» **Work to be completed**
Looking at the listing below, retype exactly the lines starting at the one containing "localparam int Q_W" and ending at the one containing "logic [COORD_W-1:0] ez;", both included, and nothing else.

» **Source data**
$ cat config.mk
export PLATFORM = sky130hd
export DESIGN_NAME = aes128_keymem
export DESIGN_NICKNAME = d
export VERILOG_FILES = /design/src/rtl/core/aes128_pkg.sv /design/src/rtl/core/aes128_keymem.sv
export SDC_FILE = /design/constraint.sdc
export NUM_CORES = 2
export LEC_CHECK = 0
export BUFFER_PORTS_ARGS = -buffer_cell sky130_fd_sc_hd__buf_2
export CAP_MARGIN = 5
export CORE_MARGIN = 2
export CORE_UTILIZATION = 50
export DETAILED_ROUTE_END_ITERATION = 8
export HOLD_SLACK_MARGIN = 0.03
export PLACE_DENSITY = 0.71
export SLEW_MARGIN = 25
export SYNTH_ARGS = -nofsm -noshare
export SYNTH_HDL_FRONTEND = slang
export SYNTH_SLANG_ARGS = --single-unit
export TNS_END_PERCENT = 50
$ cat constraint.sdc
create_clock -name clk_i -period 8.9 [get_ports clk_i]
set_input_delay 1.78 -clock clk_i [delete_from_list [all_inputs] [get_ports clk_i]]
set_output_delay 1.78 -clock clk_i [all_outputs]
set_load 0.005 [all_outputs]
--
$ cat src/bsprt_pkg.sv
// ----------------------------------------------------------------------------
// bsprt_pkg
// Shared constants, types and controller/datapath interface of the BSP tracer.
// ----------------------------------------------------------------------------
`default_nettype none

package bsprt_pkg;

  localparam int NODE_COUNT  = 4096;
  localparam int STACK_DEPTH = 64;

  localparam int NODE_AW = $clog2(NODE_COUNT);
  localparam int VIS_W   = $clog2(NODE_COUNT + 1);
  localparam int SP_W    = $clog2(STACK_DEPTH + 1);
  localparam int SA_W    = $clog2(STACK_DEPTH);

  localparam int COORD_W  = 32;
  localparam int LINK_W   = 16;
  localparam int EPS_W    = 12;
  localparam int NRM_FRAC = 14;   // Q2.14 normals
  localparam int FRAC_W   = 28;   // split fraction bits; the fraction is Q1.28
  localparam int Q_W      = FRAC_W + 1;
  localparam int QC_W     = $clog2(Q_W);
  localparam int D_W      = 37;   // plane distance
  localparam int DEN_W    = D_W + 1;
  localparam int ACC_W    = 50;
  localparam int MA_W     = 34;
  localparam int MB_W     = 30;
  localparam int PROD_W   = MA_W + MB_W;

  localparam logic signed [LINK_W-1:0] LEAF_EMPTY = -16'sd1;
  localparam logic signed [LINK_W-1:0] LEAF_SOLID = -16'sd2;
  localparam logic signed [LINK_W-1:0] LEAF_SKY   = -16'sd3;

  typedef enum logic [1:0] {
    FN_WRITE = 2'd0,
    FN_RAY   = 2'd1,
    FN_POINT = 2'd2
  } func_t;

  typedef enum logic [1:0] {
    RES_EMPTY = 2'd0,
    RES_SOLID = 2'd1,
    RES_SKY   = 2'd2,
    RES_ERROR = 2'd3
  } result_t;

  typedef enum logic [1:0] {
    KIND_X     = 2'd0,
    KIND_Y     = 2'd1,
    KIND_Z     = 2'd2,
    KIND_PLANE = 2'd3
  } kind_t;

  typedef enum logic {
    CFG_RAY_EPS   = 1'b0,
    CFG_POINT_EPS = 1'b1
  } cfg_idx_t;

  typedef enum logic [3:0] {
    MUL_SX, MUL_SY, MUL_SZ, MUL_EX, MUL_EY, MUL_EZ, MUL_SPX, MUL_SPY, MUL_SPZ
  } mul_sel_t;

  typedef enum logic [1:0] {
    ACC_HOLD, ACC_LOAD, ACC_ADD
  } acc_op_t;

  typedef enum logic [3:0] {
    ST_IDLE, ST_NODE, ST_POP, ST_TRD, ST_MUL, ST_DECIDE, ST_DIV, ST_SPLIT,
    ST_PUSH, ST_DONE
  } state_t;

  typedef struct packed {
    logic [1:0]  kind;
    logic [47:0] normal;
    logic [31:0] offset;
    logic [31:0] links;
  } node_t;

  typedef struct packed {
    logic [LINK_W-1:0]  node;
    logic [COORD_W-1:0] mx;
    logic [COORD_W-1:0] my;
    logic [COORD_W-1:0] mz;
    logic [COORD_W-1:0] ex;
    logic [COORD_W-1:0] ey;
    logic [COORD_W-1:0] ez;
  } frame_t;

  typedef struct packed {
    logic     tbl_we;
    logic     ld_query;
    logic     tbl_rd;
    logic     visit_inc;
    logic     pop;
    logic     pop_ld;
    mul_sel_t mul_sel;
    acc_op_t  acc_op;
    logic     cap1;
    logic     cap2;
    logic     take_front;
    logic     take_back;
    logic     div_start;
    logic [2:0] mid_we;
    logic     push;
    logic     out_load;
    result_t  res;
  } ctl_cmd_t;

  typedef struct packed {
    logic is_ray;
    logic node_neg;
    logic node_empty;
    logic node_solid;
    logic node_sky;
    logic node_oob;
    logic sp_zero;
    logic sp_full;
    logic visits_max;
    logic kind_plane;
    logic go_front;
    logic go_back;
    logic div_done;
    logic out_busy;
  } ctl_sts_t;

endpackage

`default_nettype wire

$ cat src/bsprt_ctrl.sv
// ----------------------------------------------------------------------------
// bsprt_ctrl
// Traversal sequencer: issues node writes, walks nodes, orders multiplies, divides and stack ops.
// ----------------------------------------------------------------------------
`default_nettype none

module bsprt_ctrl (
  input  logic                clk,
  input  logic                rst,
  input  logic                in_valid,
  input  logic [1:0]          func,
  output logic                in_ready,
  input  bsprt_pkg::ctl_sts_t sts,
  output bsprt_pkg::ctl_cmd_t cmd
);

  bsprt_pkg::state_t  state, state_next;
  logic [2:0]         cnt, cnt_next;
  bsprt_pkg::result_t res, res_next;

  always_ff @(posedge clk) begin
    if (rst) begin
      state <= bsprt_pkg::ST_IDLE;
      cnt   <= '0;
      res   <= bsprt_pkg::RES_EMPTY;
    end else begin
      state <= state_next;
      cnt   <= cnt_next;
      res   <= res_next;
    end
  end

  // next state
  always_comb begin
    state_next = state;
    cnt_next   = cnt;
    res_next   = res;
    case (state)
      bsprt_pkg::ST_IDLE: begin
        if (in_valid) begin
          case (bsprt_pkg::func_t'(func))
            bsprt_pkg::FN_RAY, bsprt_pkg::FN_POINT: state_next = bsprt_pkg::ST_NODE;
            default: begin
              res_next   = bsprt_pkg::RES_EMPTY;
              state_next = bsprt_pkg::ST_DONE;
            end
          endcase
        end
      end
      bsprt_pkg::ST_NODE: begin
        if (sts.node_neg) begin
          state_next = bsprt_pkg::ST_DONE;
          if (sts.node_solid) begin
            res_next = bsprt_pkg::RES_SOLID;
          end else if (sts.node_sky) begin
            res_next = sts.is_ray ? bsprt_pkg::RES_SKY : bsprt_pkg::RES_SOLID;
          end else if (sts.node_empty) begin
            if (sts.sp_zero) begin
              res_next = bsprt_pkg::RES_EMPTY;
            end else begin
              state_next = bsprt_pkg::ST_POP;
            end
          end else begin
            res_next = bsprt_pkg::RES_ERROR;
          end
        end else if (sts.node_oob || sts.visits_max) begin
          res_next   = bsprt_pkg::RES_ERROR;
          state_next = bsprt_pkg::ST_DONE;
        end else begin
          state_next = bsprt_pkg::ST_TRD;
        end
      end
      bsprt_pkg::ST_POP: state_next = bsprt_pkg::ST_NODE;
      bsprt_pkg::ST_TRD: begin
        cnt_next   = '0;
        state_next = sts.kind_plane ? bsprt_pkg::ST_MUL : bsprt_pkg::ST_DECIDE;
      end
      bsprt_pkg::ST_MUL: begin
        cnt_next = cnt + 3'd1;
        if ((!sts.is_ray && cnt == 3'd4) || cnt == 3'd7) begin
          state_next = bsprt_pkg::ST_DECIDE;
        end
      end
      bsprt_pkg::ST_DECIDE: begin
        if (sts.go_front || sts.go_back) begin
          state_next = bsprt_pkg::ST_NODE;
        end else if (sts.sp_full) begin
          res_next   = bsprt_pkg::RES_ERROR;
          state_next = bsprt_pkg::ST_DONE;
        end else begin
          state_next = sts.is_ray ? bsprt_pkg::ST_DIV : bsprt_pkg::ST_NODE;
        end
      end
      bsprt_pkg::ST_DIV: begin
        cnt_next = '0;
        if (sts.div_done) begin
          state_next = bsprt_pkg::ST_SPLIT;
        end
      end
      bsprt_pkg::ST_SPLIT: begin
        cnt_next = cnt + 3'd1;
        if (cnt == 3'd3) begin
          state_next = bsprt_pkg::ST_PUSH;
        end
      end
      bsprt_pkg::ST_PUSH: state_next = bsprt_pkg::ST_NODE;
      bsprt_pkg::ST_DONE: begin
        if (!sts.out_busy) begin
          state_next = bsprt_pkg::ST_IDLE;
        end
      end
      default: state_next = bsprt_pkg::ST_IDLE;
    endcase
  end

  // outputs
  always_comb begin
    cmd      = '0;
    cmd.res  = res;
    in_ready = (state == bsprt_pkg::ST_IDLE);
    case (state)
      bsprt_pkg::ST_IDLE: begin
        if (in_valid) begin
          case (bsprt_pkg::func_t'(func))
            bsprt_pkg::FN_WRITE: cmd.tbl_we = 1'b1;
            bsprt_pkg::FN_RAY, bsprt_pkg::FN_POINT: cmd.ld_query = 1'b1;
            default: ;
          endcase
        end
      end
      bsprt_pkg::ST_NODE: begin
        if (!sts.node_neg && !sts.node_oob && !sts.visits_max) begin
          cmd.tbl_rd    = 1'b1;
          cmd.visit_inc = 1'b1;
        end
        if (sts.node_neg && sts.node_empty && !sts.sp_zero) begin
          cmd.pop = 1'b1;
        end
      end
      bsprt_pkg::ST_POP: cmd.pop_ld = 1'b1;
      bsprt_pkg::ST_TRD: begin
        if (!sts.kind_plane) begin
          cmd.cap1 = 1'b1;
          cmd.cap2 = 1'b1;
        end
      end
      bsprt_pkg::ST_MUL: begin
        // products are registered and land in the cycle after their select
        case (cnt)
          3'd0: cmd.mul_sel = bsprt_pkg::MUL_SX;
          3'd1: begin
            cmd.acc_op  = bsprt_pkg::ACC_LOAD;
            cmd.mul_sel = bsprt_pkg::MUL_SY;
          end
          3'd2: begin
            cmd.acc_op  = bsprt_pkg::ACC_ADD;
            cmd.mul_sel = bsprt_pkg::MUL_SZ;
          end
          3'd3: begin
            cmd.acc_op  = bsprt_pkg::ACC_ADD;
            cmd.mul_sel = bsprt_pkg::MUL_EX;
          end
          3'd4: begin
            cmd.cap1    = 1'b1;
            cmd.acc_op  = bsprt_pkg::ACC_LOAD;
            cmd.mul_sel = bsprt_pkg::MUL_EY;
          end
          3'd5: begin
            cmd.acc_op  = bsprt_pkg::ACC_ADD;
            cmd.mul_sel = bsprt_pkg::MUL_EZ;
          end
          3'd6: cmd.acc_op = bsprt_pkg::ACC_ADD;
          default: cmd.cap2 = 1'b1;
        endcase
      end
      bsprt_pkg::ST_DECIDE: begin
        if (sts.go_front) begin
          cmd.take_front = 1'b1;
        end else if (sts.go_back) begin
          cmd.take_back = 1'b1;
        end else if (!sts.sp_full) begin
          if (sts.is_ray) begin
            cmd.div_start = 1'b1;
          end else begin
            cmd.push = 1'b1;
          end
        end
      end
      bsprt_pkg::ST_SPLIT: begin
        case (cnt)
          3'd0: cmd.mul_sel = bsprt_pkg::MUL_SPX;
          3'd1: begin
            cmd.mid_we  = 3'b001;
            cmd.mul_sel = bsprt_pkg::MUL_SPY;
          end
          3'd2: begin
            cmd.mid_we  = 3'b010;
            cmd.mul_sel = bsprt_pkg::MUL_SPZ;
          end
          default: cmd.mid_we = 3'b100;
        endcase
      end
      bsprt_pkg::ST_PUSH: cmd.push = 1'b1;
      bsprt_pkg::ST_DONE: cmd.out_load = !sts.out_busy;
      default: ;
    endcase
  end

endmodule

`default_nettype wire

» **Solved problem**
  localparam int Q_W      = FRAC_W + 1;
  localparam int QC_W     = $clog2(Q_W);
  localparam int D_W      = 37;   // plane distance
  localparam int DEN_W    = D_W + 1;
  localparam int ACC_W    = 50;
  localparam int MA_W     = 34;
  localparam int MB_W     = 30;
  localparam int PROD_W   = MA_W + MB_W;

  localparam logic signed [LINK_W-1:0] LEAF_EMPTY = -16'sd1;
  localparam logic signed [LINK_W-1:0] LEAF_SOLID = -16'sd2;
  localparam logic signed [LINK_W-1:0] LEAF_SKY   = -16'sd3;

  typedef enum logic [1:0] {
    FN_WRITE = 2'd0,
    FN_RAY   = 2'd1,
    FN_POINT = 2'd2
  } func_t;

  typedef enum logic [1:0] {
    RES_EMPTY = 2'd0,
    RES_SOLID = 2'd1,
    RES_SKY   = 2'd2,
    RES_ERROR = 2'd3
  } result_t;

  typedef enum logic [1:0] {
    KIND_X     = 2'd0,
    KIND_Y     = 2'd1,
    KIND_Z     = 2'd2,
    KIND_PLANE = 2'd3
  } kind_t;

  typedef enum logic {
    CFG_RAY_EPS   = 1'b0,
    CFG_POINT_EPS = 1'b1
  } cfg_idx_t;

  typedef enum logic [3:0] {
    MUL_SX, MUL_SY, MUL_SZ, MUL_EX, MUL_EY, MUL_EZ, MUL_SPX, MUL_SPY, MUL_SPZ
  } mul_sel_t;

  typedef enum logic [1:0] {
    ACC_HOLD, ACC_LOAD, ACC_ADD
  } acc_op_t;

  typedef enum logic [3:0] {
    ST_IDLE, ST_NODE, ST_POP, ST_TRD, ST_MUL, ST_DECIDE, ST_DIV, ST_SPLIT,
    ST_PUSH, ST_DONE
  } state_t;

  typedef struct packed {
    logic [1:0]  kind;
    logic [47:0] normal;
    logic [31:0] offset;
    logic [31:0] links;
  } node_t;

  typedef struct packed {
    logic [LINK_W-1:0]  node;
    logic [COORD_W-1:0] mx;
    logic [COORD_W-1:0] my;
    logic [COORD_W-1:0] mz;
    logic [COORD_W-1:0] ex;
    logic [COORD_W-1:0] ey;
    logic [COORD_W-1:0] ez;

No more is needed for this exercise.